そもそも トップランナーは皆フォアフット着地(足の指付け根で着地)するので 本来はかかと部は薄い底で十分なのだ。昔読んだ記事では かつてのマラソン・メダリスト君原選手は 不要なかかと部分の靴底を自分で削って靴を軽くしたという。それではなぜ厚底なのか?

厚底シューズは着地時の反発力を利用するために開発されたものだ。そのために反発力の強いカーボンファイバー製のプレートを靴底内部に組み込んでいる。その上で 反発力を効かせるために たとえフォアフット着地のプロランナーでも着地時にかかとが地面に着くようにかかと部を厚底にしているのだ。したがって 厚底シューズというよりも「かかと厚底シューズ」というのが正しいと思う。このかかと靴底の厚さと反発力の関係はかなり複雑なものだろうと考えるが いずれにせよ発想そのものは革新的だ。

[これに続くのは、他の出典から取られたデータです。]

**src/hw/motorPkg.sv**
```systemverilog
package motorPkg;

    // motor geometry
    localparam int numPhases = 3;
    localparam int numSteps = 6;

    // one commutation step index, 0 to numSteps-1
    typedef logic [2:0] stepIdxT;

    // clock cycle count for the PWM period and the minimum pulse width
    typedef logic [11:0] pwmLenT;

    // wanted on-cycles per PWM period
    typedef logic [15:0] levelT;

    // timing configuration shared by the sequencer and all generators
    typedef struct packed {
        logic   enable;
        pwmLenT pwmLen;
        pwmLenT pwmMin;
    } timingCfgT;

    // step position and its single-cycle boundary pulses
    typedef struct packed {
        stepIdxT stepIdx;
        logic    stepStart;
        logic    stepEnd;
    } stepStatusT;

    // per-step report of on-cycles that never made it to the output
    typedef struct packed {
        logic signed [15:0] lost;
        logic               valid;
    } phaseLostT;

endpackage
```
**src/hw/regPkg.sv**
```systemverilog
package regPkg;

    typedef logic [5:0] regAddrT;

    // register map
    localparam regAddrT ctrlAddr = 6'd0;
    localparam regAddrT stepLenAddr = 6'd1;
    localparam regAddrT levelBase = 6'd16;
    // each phase owns a block of eight slots, only the first six are steps
    localparam regAddrT levelStride = 6'd8;

    typedef struct packed {
        logic [6:0]     pad;
        logic           enable;
        motorPkg::pwmLenT pwmMin;
        motorPkg::pwmLenT pwmLen;
    } ctrlViewT;

    typedef struct packed {
        logic [7:0]  pad;
        logic [23:0] stepLen;
    } stepViewT;

    typedef struct packed {
        logic [15:0]     pad;
        motorPkg::levelT level;
    } levelViewT;

    // the write word means something different for each address range
    typedef union packed {
        ctrlViewT  ctrlView;
        stepViewT  stepView;
        levelViewT levelView;
    } regWordT;

endpackage

```
**src/hw/motorPwmTop.sv**
```systemverilog
`timescale 1ns/1ps

module motorPwmTop (
    input  logic                         clk,
    input  logic                         rstN,
    input  logic                         regWe,
    input  regPkg::regAddrT              regAddr,
    input  regPkg::regWordT              regWdata,
    output logic [motorPkg::numPhases-1:0] pwm,
    output motorPkg::stepStatusT         stepStatus,
    output motorPkg::phaseLostT          phaseLost [motorPkg::numPhases]
);

    motorPkg::timingCfgT timingCfg;
    logic [23:0]         stepLen;
    motorPkg::levelT     levels [motorPkg::numPhases];

    motorRegs regs0 (
        .clk       (clk),
        .rstN      (rstN),
        .regWe     (regWe),
        .regAddr   (regAddr),
        .regWdata  (regWdata),
        .stepIdx   (stepStatus.stepIdx),
        .timingCfg (timingCfg),
        .stepLen   (stepLen),
        .levels    (levels)
    );

    stepSequencer seq0 (
        .clk        (clk),
        .rstN       (rstN),
        .timingCfg  (timingCfg),
        .stepLen    (stepLen),
        .stepStatus (stepStatus)
    );

    // one generator per phase, all following the same step sequence
    for (genvar p = 0; p < motorPkg::numPhases; p++) begin : genPhase
        pwmGenerator gen (
            .clk        (clk),
            .rstN       (rstN),
            .timingCfg  (timingCfg),
            .stepStatus (stepStatus),
            .level      (levels[p]),
            .pwm        (pwm[p]),
            .phaseLost  (phaseLost[p])
        );
    end

endmodule

```
**src/hw/pwmGenerator.sv**
```systemverilog
`timescale 1ns/1ps

module pwmGenerator (
    input  logic                 clk,
    input  logic                 rstN,
    input  motorPkg::timingCfgT  timingCfg,
    input  motorPkg::stepStatusT stepStatus,
    input  motorPkg::levelT      level,
    output logic                 pwm,
    output motorPkg::phaseLostT  phaseLost
);

    motorPkg::pwmLenT periodCnt;
    logic             reload;
    logic             reloadQ;
    logic             periodStart;

    logic [15:0]      remainder;
    logic [15:0]      sum;
    logic             loadPulse;
    logic [15:0]      pulseCnt;

    logic [15:0]      wanted;
    logic [15:0]      delivered;
    logic [15:0]      deliveredNow;

    logic             enable;
    logic             stepEnd;

    assign enable = timingCfg.enable;
    assign stepEnd = stepStatus.stepEnd;

    // a step boundary or an idle phase restarts the period
    assign reload = (periodCnt == motorPkg::pwmLenT'(1)) || stepEnd
        || (level == '0) || !enable;

    always_ff @(posedge clk) begin
        if (!rstN) begin
            periodCnt <= '0;
            reloadQ <= 1'b0;
        end else begin
            reloadQ <= reload;
            if (reload) begin
                periodCnt <= timingCfg.pwmLen;
            end else begin
                periodCnt <= periodCnt - motorPkg::pwmLenT'(1);
            end
        end
    end

    // first counting cycle after one or more reload cycles
    assign periodStart = reloadQ && !reload;

    // pulses narrower than pwmMin are not emitted, the level is carried
    // into the next period instead
    assign sum = remainder + level;
    assign loadPulse = (sum >= {4'd0, timingCfg.pwmMin});

    always_ff @(posedge clk) begin
        if (!rstN) begin
            remainder <= '0;
        end else if (!enable || stepEnd) begin
            remainder <= '0;
        end else if (periodStart) begin
            remainder <= loadPulse ? '0 : sum;
        end
    end

    // the pulse may outlast the period when carry has piled up
    always_ff @(posedge clk) begin
        if (!rstN) begin
            pulseCnt <= '0;
        end else if (!enable) begin
            pulseCnt <= '0;
        end else if (periodStart && loadPulse) begin
            pulseCnt <= sum;
        end else if (pulseCnt != '0) begin
            pulseCnt <= pulseCnt - 16'd1;
        end
    end

    assign pwm = (pulseCnt != '0);

    // the step-end cycle itself still belongs to the closing step
    assign deliveredNow = delivered + {15'd0, pwm};

    always_ff @(posedge clk) begin
        if (!rstN) begin
            wanted <= '0;
            delivered <= '0;
        end else if (!enable || stepEnd) begin
            wanted <= '0;
            delivered <= '0;
        end else begin
            if (periodStart) begin
                wanted <= wanted + level;
            end
            delivered <= deliveredNow;
        end
    end

    always_ff @(posedge clk) begin
        if (!rstN) begin
            phaseLost.lost <= '0;
            phaseLost.valid <= 1'b0;
        end else begin
            // stepEnd is already low while disabled
            phaseLost.valid <= stepEnd;
            if (stepEnd) begin
                phaseLost.lost <= $signed(wanted - deliveredNow);
            end
        end
    end

endmodule

```
**src/hw/stepSequencer.sv**
```systemverilog
`timescale 1ns/1ps

module stepSequencer (
    input  logic                 clk,
    input  logic                 rstN,
    input  motorPkg::timingCfgT  timingCfg,
    input  logic [23:0]          stepLen,
    output motorPkg::stepStatusT stepStatus
);

    logic [23:0]       cycleCnt;
    logic [23:0]       lastCnt;
    motorPkg::stepIdxT stepIdx;
    logic              stepStart;
    logic              stepEnd;

    // steps shorter than two cycles would merge start and end, so clamp
    assign lastCnt = (stepLen < 24'd2) ? 24'd1 : stepLen - 24'd1;

    // cycleCnt only leaves zero while enabled
    assign stepStart = timingCfg.enable && (cycleCnt == '0);

    // >= also ends a step at once when stepLen shrinks below the current count
    assign stepEnd = timingCfg.enable && (cycleCnt >= lastCnt);

    always_ff @(posedge clk) begin
        if (!rstN) begin
            cycleCnt <= '0;
            stepIdx <= '0;
        end else if (!timingCfg.enable) begin
            // disabled means parked at the top of step 0
            cycleCnt <= '0;
            stepIdx <= '0;
        end else if (stepEnd) begin
            cycleCnt <= '0;
            if (stepIdx == motorPkg::stepIdxT'(motorPkg::numSteps - 1)) begin
                stepIdx <= '0;
            end else begin
                stepIdx <= stepIdx + motorPkg::stepIdxT'(1);
            end
        end else begin
            cycleCnt <= cycleCnt + 24'd1;
        end
    end

    always_comb begin
        stepStatus.stepIdx = stepIdx;
        stepStatus.stepStart = stepStart;
        stepStatus.stepEnd = stepEnd;
    end

endmodule

```
**src/hw/motorRegs.sv**
```systemverilog
`timescale 1ns/1ps

module motorRegs (
    input  logic                clk,
    input  logic                rstN,
    input  logic                regWe,
    input  regPkg::regAddrT     regAddr,
    input  regPkg::regWordT     regWdata,
    input  motorPkg::stepIdxT   stepIdx,
    output motorPkg::timingCfgT timingCfg,
    output logic [23:0]         stepLen,
    output motorPkg::levelT     levels [motorPkg::numPhases]
);

    motorPkg::levelT   levelTable [motorPkg::numPhases][motorPkg::numSteps];
    regPkg::regAddrT   levelOff;
    int unsigned       levelPhase;
    motorPkg::stepIdxT levelStep;
    logic              levelHit;

    // split a level address into phase and step slot
    always_comb begin
        levelOff = regAddr - regPkg::levelBase;
        levelPhase = levelOff / regPkg::levelStride;
        levelStep = motorPkg::stepIdxT'(levelOff % regPkg::levelStride);
        // slots 6 and 7 of each phase block are holes in the map
        levelHit = (regAddr >= regPkg::levelBase)
            && (levelOff < regPkg::regAddrT'(motorPkg::numPhases * regPkg::levelStride))
            && (levelStep < motorPkg::stepIdxT'(motorPkg::numSteps));
    end

    always_ff @(posedge clk) begin
        if (!rstN) begin
            timingCfg <= '0;
            stepLen <= '0;
            for (int p = 0; p < motorPkg::numPhases; p++) begin
                for (int s = 0; s < motorPkg::numSteps; s++) begin
                    levelTable[p][s] <= '0;
                end
            end
        end else if (regWe) begin
            if (regAddr == regPkg::ctrlAddr) begin
                timingCfg.enable <= regWdata.ctrlView.enable;
                timingCfg.pwmLen <= regWdata.ctrlView.pwmLen;
                timingCfg.pwmMin <= regWdata.ctrlView.pwmMin;
            end else if (regAddr == regPkg::stepLenAddr) begin
                stepLen <= regWdata.stepView.stepLen;
            end else if (levelHit) begin
                levelTable[levelPhase][levelStep] <= regWdata.levelView.level;
            end
        end
    end

    // each generator sees the level for the step that is running now
    always_comb begin
        for (int p = 0; p < motorPkg::numPhases; p++) begin
            levels[p] = levelTable[p][stepIdx];
        end
    end

endmodule

```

そして この革新の発想を実現可能にしたのが 軽い素材の開発だ。君原選手がかかとの底を自分で削ったように 従来のイメージは「厚底=重い」だった。ちなみに私が新しいランニングシューズを購入する時には必ず重さを計っている。それくらい気になる。しかしナイキの厚底シューズは180~190g。厚底でありながら 200g未満というプロランナーにとっての必須条件を満たすことに成功している。(参考に私が今履いているマラソン用シューズは225g。)ナイキは 反発プレートを挟むフォーム材にズームXという新素材を開発し アッパー(靴の表面)も従来の繊維ではなく 透けるような新素材になっている。アッパー素材を見ると軽量化努力の成果がにじみ出ている。

もちろんデメリットもある。価格と耐久性だ。現状の価格は約3万円。これは許せる範囲かもしれないが 軽くするために素材の耐久性を犠牲にしている。一説には400キロが寿命と言うが おそらく話半分として 200キロ程度ではないか。私のような素人で着地がアンバランスな場合 恐らくフルマラソンは3回と持たないだろう。すぐに底の一部がすり減りそうな気がする。大迫選手も 試合ではヴェイパーネクストを履くが 練習では普通の靴だという。

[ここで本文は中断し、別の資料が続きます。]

**config.mk**
```make
export PLATFORM = sky130hd
export DESIGN_NAME = boot_rom
export DESIGN_NICKNAME = d
export VERILOG_FILES = /design/src/design/soc_pkg.sv /design/src/design/boot_rom.sv
export SDC_FILE = /design/constraint.sdc
export NUM_CORES = 1
export LEC_CHECK = 0
export BUFFER_PORTS_ARGS = -buffer_cell sky130_fd_sc_hd__buf_4
export CORE_ASPECT_RATIO = 0.75
export CORE_UTILIZATION = 39
export CTS_CLUSTER_DIAMETER = 40
export CTS_CLUSTER_SIZE = 14
export DETAILED_ROUTE_END_ITERATION = 12
export PLACE_DENSITY = 0.78
export SLEW_MARGIN = 10
export SYNTH_ARGS = -nofsm -noshare
export SYNTH_HDL_FRONTEND = slang
export SYNTH_SLANG_ARGS = --single-unit
```
**constraint.sdc**
```tcl
create_clock -name clock -period 1.8 [get_ports clock]
set_input_delay 0.36 -clock clock [delete_from_list [all_inputs] [get_ports clock]]
set_output_delay 0.36 -clock clock [all_outputs]
set_load 0.02 [all_outputs]
```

さて 問題を抱えながらも これだけの革新的な商品。なぜ使用禁止の動きがあるのだろうか。反発力がシューズ機能を超えているという正論も分からないではないが それを言えば 短距離のスパイクだって同じ気がする。棒高跳びのポールだって テニスのラケットだって同じだろう。今一つ 説得力がない。

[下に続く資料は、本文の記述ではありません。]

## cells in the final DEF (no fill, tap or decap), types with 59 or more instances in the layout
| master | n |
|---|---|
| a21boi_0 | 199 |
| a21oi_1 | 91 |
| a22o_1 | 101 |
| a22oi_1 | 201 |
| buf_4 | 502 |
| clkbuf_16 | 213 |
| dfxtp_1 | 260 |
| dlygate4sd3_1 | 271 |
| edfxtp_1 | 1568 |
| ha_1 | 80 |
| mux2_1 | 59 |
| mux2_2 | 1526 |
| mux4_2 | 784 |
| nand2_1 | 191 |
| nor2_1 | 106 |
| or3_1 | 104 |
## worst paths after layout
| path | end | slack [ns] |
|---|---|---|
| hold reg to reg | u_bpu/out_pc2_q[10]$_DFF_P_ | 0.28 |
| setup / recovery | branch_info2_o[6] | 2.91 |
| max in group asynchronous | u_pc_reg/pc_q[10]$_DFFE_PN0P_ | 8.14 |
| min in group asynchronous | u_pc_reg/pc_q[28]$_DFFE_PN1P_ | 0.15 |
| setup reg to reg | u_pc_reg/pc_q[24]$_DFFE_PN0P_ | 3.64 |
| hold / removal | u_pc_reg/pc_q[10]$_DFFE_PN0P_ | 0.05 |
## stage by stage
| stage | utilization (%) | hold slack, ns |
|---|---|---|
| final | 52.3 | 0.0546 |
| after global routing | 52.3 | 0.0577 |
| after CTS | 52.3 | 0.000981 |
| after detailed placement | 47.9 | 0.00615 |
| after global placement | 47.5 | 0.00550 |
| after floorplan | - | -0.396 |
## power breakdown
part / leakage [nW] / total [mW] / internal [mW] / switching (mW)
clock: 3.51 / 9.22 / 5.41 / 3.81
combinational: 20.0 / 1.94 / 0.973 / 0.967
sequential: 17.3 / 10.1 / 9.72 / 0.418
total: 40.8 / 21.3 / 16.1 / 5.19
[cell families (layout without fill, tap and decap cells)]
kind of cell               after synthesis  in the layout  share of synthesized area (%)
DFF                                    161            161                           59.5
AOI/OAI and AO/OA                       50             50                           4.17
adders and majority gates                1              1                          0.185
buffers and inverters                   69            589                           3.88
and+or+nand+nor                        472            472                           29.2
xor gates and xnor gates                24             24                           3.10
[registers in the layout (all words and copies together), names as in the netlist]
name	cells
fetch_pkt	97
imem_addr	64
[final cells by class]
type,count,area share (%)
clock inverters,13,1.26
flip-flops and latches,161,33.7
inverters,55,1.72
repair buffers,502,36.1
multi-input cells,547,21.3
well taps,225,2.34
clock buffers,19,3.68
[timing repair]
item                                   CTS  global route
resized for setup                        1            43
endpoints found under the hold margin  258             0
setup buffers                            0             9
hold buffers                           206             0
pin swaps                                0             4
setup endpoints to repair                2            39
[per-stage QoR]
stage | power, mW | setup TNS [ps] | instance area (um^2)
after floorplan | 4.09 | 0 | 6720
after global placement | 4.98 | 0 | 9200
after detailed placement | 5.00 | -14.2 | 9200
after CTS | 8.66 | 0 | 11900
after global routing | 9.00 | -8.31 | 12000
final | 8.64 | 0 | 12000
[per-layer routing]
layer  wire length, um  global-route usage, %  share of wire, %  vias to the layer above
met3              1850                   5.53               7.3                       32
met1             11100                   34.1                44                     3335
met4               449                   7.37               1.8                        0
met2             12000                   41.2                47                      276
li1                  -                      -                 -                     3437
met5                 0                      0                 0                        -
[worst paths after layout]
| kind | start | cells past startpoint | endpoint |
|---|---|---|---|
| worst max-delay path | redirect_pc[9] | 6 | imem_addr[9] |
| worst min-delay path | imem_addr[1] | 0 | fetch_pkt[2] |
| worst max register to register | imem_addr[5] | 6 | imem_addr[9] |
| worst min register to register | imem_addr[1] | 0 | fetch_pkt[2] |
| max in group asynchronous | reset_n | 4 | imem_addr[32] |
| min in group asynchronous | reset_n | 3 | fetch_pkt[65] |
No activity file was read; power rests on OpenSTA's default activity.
$ cat src/verilog/initialize_bus_control.sv
`timescale 1ns/1ns

// Byte table for the CS5523 power-up script
module initialize_bus_control (
   input  adc_cmd_pkg::rom_addr_t  addr,      // Script table address
   output adc_cmd_pkg::init_byte_t data_init  // Byte sent for that address
);

   always_comb
   begin
      case (addr)
         5'h01   : data_init = 8'hFF;   // Port sync fill
         5'h02   : data_init = 8'hFE;   // Sync terminator
         5'h03   : data_init = 8'h03;   // Write config register
         5'h04   : data_init = 8'h00;   // Zero data or read fill
         5'h06   : data_init = 8'h80;   // RS set, starts reset cycle
         5'h07   : data_init = 8'h0B;   // Read config register
         5'h08   : data_init = 8'h30;   // Four CSR setups
         5'h09   : data_init = 8'h05;   // Write CSRs
         5'h0A   : data_init = 8'hB0;   // CSR data
         5'h0B   : data_init = 8'h8B;   // 2.5 V range, unipolar
         5'h0C   : data_init = 8'h10;
         5'h0D   : data_init = 8'hB1;
         5'h0E   : data_init = 8'h0D;   // Read CSRs
         5'h0F   : data_init = 8'h81;   // Offset calibration
         5'h10   : data_init = 8'h82;   // Gain calibration
         5'h11   : data_init = 8'h85;
         5'h12   : data_init = 8'h86;
         default : data_init = 8'h00;   // Address 0, 5 and above 0x12
      endcase
   end

endmodule
==> config.mk <==
export PLATFORM = sky130hd
export DESIGN_NAME = ccu_top
export DESIGN_NICKNAME = d
export VERILOG_FILES = /design/src/ccu_pkg.sv /design/src/ccu_iteration_planner.sv /design/src/ccu_register_file.sv /design/src/ccu_sequencer.sv /design/src/ccu_top.sv
export SDC_FILE = /design/constraint.sdc
export NUM_CORES = 1
export LEC_CHECK = 0
export ABC_AREA = 1
export BUFFER_PORTS_ARGS = -buffer_cell sky130_fd_sc_hd__buf_2
export CAP_MARGIN = 20
export CORE_ASPECT_RATIO = 1.5
export CORE_MARGIN = 1
export CORE_UTILIZATION = 60
export CTS_CLUSTER_DIAMETER = 50
export DETAILED_ROUTE_END_ITERATION = 10
export PLACE_DENSITY = 0.8
export SLEW_MARGIN = 20
export SYNTH_ARGS = -nofsm -noshare
export SYNTH_HDL_FRONTEND = slang
export SYNTH_SLANG_ARGS = --single-unit
==> constraint.sdc <==
create_clock -name fsm_clk -period 4.8 [get_ports fsm_clk]
set_input_delay 0.24 -clock fsm_clk [delete_from_list [all_inputs] [get_ports fsm_clk]]
set_output_delay 0.24 -clock fsm_clk [all_outputs]
set_load 0.03 [all_outputs]
File: config.mk
export PLATFORM = sky130hd
export DESIGN_NAME = rv_exec_core
export DESIGN_NICKNAME = d
export VERILOG_FILES = /design/src/hdl/rv_pkg.sv /design/src/hdl/rv_exec_core.sv /design/src/hdl/rv_commit_unit.sv /design/src/hdl/rv_alu.sv /design/src/hdl/rv_regfile.sv /design/src/hdl/rv_imm_gen.sv /design/src/hdl/rv_decoder.sv
export SDC_FILE = /design/constraint.sdc
export NUM_CORES = 2
export LEC_CHECK = 0
export BUFFER_PORTS_ARGS = -buffer_cell sky130_fd_sc_hd__buf_2
export CORE_UTILIZATION = 45
export DETAILED_ROUTE_END_ITERATION = 6
export HOLD_SLACK_MARGIN = 0.15
export PLACE_DENSITY_LB_ADDON = 0.3
export SYNTH_ARGS = -nofsm -noshare
export SYNTH_HDL_FRONTEND = slang
export SYNTH_SLANG_ARGS = --single-unit
File: constraint.sdc
create_clock -name clk_i -period 20.2 [get_ports clk_i]
set_input_delay 3.03 -clock clk_i [delete_from_list [all_inputs] [get_ports clk_i]]
set_output_delay 3.03 -clock clk_i [all_outputs]
set_load 0.02 [all_outputs]
File: src/hdl/rv_pkg.sv
package rv_pkg;

    // ========================================================================
    // word types
    // ========================================================================
    typedef logic [31:0] rv_word_t;     // data word or instruction
    typedef logic [31:0] rv_addr_t;     // program counter value
    typedef logic [4:0]  rv_reg_idx_t;  // x0 .. x31

    // base opcodes handled by the decoder
    localparam logic [6:0] OPC_OP_IMM = 7'b0010011;
    localparam logic [6:0] OPC_AUIPC  = 7'b0010111;
    localparam logic [6:0] OPC_OP     = 7'b0110011;
    localparam logic [6:0] OPC_LUI    = 7'b0110111;
    localparam logic [6:0] OPC_BRANCH = 7'b1100011;
    localparam logic [6:0] OPC_JALR   = 7'b1100111;
    localparam logic [6:0] OPC_JAL    = 7'b1101111;
    localparam logic [6:0] OPC_SYSTEM = 7'b1110011;

    // ========================================================================
    // control encodings
    // ========================================================================
    typedef enum logic [3:0] {
        ALU_ADD, ALU_SUB, ALU_SLL, ALU_SLT, ALU_SLTU,
        ALU_XOR, ALU_SRL, ALU_SRA, ALU_OR, ALU_AND
    } rv_alu_op_e;

    typedef enum logic [2:0] {
        IMM_NONE, IMM_I, IMM_S, IMM_B, IMM_U, IMM_J
    } rv_imm_kind_e;

    typedef enum logic [1:0] {
        WB_ALU,  // alu result
        WB_IMM,  // u immediate for lui
        WB_PC4   // link address
    } rv_wb_src_e;

    typedef enum logic [2:0] {
        BR_NONE, BR_EQ, BR_NE, BR_LT, BR_GE, BR_LTU, BR_GEU
    } rv_branch_e;

    typedef struct packed {
        rv_alu_op_e   alu_op;
        logic         op_a_pc;   // operand a is pc
        logic         op_b_imm;  // operand b is the immediate
        rv_imm_kind_e imm_kind;
        rv_branch_e   branch;
        logic         jal;
        logic         jalr;
        rv_wb_src_e   wb_src;
        logic         wb_en;
        logic         illegal;
    } rv_ctrl_t;

    typedef struct packed {
        logic        valid;
        rv_addr_t    pc;
        rv_addr_t    next_pc;
        rv_reg_idx_t rd;
        logic        wb_en;
        rv_word_t    wb_data;
        logic        illegal;
    } rv_retire_t;

endpackage
File: src/hdl/rv_exec_core.sv
`timescale 1ns/100ps

module rv_exec_core #(
    parameter rv_pkg::rv_addr_t RESET_PC = 32'h0000_0000
) (
    input  logic               clk_i,
    input  logic               rst_n_i,
    input  logic               instr_valid_i,
    input  rv_pkg::rv_word_t   instr_i,
    output rv_pkg::rv_retire_t retire_o
);

    rv_pkg::rv_ctrl_t    ctrl;
    rv_pkg::rv_word_t    imm;
    rv_pkg::rv_reg_idx_t rs1_idx;
    rv_pkg::rv_reg_idx_t rs2_idx;
    rv_pkg::rv_reg_idx_t rd_idx;
    rv_pkg::rv_word_t    rs1_data;
    rv_pkg::rv_word_t    rs2_data;
    rv_pkg::rv_word_t    op_a;
    rv_pkg::rv_word_t    op_b;
    rv_pkg::rv_word_t    alu_result;
    rv_pkg::rv_addr_t    pc;
    logic                wr_en;
    rv_pkg::rv_reg_idx_t wr_idx;
    rv_pkg::rv_word_t    wr_data;

    // ========================================================================
    // decode
    // ========================================================================
    assign rs1_idx = instr_i[19:15];
    assign rs2_idx = instr_i[24:20];
    assign rd_idx  = instr_i[11:7];

    rv_decoder u_rv_decoder (.instr_i(instr_i), .ctrl_o(ctrl));

    rv_imm_gen u_rv_imm_gen (.instr_i(instr_i), .imm_kind_i(ctrl.imm_kind), .imm_o(imm));

    rv_regfile u_rv_regfile (
        .clk_i     (clk_i),
        .rst_n_i   (rst_n_i),
        .rs1_idx_i (rs1_idx),
        .rs2_idx_i (rs2_idx),
        .rs1_data_o(rs1_data),
        .rs2_data_o(rs2_data),
        .wr_en_i   (wr_en),
        .wr_idx_i  (wr_idx),
        .wr_data_i (wr_data)
    );

    // ========================================================================
    // execute and commit
    // ========================================================================
    assign op_a = ctrl.op_a_pc  ? pc  : rs1_data;  // auipc uses pc
    assign op_b = ctrl.op_b_imm ? imm : rs2_data;

    rv_alu u_rv_alu (.op_i(ctrl.alu_op), .a_i(op_a), .b_i(op_b), .result_o(alu_result));

    rv_commit_unit #(.RESET_PC(RESET_PC)) u_rv_commit_unit (
        .clk_i        (clk_i),
        .rst_n_i      (rst_n_i),
        .instr_valid_i(instr_valid_i),
        .ctrl_i       (ctrl),
        .rd_i         (rd_idx),
        .imm_i        (imm),
        .alu_result_i (alu_result),
        .pc_o         (pc),
        .wr_en_o      (wr_en),
        .wr_idx_o     (wr_idx),
        .wr_data_o    (wr_data),
        .retire_o     (retire_o)
    );

endmodule

File: src/hdl/rv_commit_unit.sv
`timescale 1ns/100ps

module rv_commit_unit #(
    parameter rv_pkg::rv_addr_t RESET_PC = 32'h0000_0000
) (
    input  logic                clk_i,
    input  logic                rst_n_i,
    input  logic                instr_valid_i,
    input  rv_pkg::rv_ctrl_t    ctrl_i,
    input  rv_pkg::rv_reg_idx_t rd_i,
    input  rv_pkg::rv_word_t    imm_i,
    input  rv_pkg::rv_word_t    alu_result_i,
    output rv_pkg::rv_addr_t    pc_o,
    output logic                wr_en_o,
    output rv_pkg::rv_reg_idx_t wr_idx_o,
    output rv_pkg::rv_word_t    wr_data_o,
    output rv_pkg::rv_retire_t  retire_o
);

    rv_pkg::rv_addr_t   pc_q;
    rv_pkg::rv_addr_t   pc_plus4;
    rv_pkg::rv_addr_t   next_pc;
    rv_pkg::rv_word_t   wb_data;
    logic               wb_en;
    logic               taken;
    rv_pkg::rv_retire_t retire_q;

    assign pc_plus4 = pc_q + 32'd4;
    assign wb_en    = ctrl_i.wb_en & ~ctrl_i.illegal;

    always_comb begin
        case (ctrl_i.branch)
            rv_pkg::BR_EQ:                taken = (alu_result_i == '0);  // rs1 - rs2
            rv_pkg::BR_NE:                taken = (alu_result_i != '0);
            rv_pkg::BR_LT, rv_pkg::BR_LTU: taken = alu_result_i[0];      // slt result
            rv_pkg::BR_GE, rv_pkg::BR_GEU: taken = ~alu_result_i[0];
            default:                      taken = 1'b0;
        endcase
    end

    always_comb begin
        if (ctrl_i.jalr) begin
            next_pc = {alu_result_i[31:1], 1'b0};
        end else if (ctrl_i.jal || taken) begin
            next_pc = pc_q + imm_i;  // j or b immediate
        end else begin
            next_pc = pc_plus4;
        end
    end

    always_comb begin
        case (ctrl_i.wb_src)
            rv_pkg::WB_IMM: wb_data = imm_i;
            rv_pkg::WB_PC4: wb_data = pc_plus4;
            default:        wb_data = alu_result_i;
        endcase
    end

    assign wr_en_o   = instr_valid_i & wb_en;
    assign wr_idx_o  = rd_i;
    assign wr_data_o = wb_data;

    always_ff @(posedge clk_i or negedge rst_n_i) begin
        if (!rst_n_i) begin
            pc_q     <= RESET_PC;
            retire_q <= '0;
        end else begin
            retire_q.valid <= instr_valid_i;  // one-cycle pulse
            if (instr_valid_i) begin
                pc_q             <= next_pc;
                retire_q.pc      <= pc_q;
                retire_q.next_pc <= next_pc;
                retire_q.rd      <= rd_i;
                retire_q.wb_en   <= wb_en;
                retire_q.wb_data <= wb_data;
                retire_q.illegal <= ctrl_i.illegal;
            end
        end
    end

    assign pc_o     = pc_q;
    assign retire_o = retire_q;

endmodule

もしかしてナイキの一社独占を危惧しているのだろうか。それはあり得る。しかし ネットビジネスならまだしも 通常は こうした革新的な商品が生まれた後は熾烈な開発競争が生まれ 必ずや近いうちに独占体制は崩れることになる。これが世の常だ。ランニングシューズが例外となる理由は考えられない。

使用中止議論に若干の賛成票を投じるとすれば 私の場合 理由は一つだけ。実はナイキの厚底シューズは中高生競技者のあこがれの的にもなっている。確実にタイムが縮むのだから やむを得ない。一方で この3万円のシューズを実際に購入するのは親かじジジババとなる。年に2足で6万円。これは痛い。親としては「金で記録を買うようなシューズ」は使用禁止になって欲しいと考えても不思議ではない。

しかし 私は今のナイキ独占が長く続くとは全く思わない。競争が発生すれば 耐久性も増し 価格も安い新商品が登場するに違いない。実際に ミズノの今春発表の新シューズは 厚底ではないが すでに反発素材が組み入れられている。箱根駅伝7区間の区間新記録のうち6つはナイキシューズだったが 1つはミズノの反発素材を組み込んだプロトタイプのシューズだった。

さて 3月1日の東京マラソン。日本でもっとも好記録が出るレースだ。設楽選手がオリンピックに出るためにはこの東京マラソンで日本記録を出すしかない。一方で 設楽選手も大迫選手も日本記録を更新したのはナイキの厚底シューズ。もし 東京マラソンで厚底使用禁止になったら その時点で設楽選手のオリンピック出場の目はほぼ消えてしまう。公平を期すならば 少なくとも東京マラソンは厚底シューズOKであってほしい。

最後に 個人的には 昨年 ナイキの厚底が話題になった時(ヴェイパーネクスト発売前)その市民ランナー版の「ナイキズームフライフライニット」という厚底を18,000円で購入した。ハーフマラソンでは好成績を収めたものの フルマラソンでは効果がでなかった。255gという若干の重さが疲れが出る後半に影響した気がした。ちなみに 今 このモデルは「ズームフライ3」という練習モデル(275g)に置き換わってしまった。記録を出したければ3万円出してヴェイパーネクストを買えと言う話かもしれない。

結局 東京マラソンに向け 先週 私が購入したのはミズノの反発素材の入った今月発売の最新モデル(12,000円)だ。ケチった? いや ミズノや他日本メーカーを応援しているのだ。負けるなミズノ!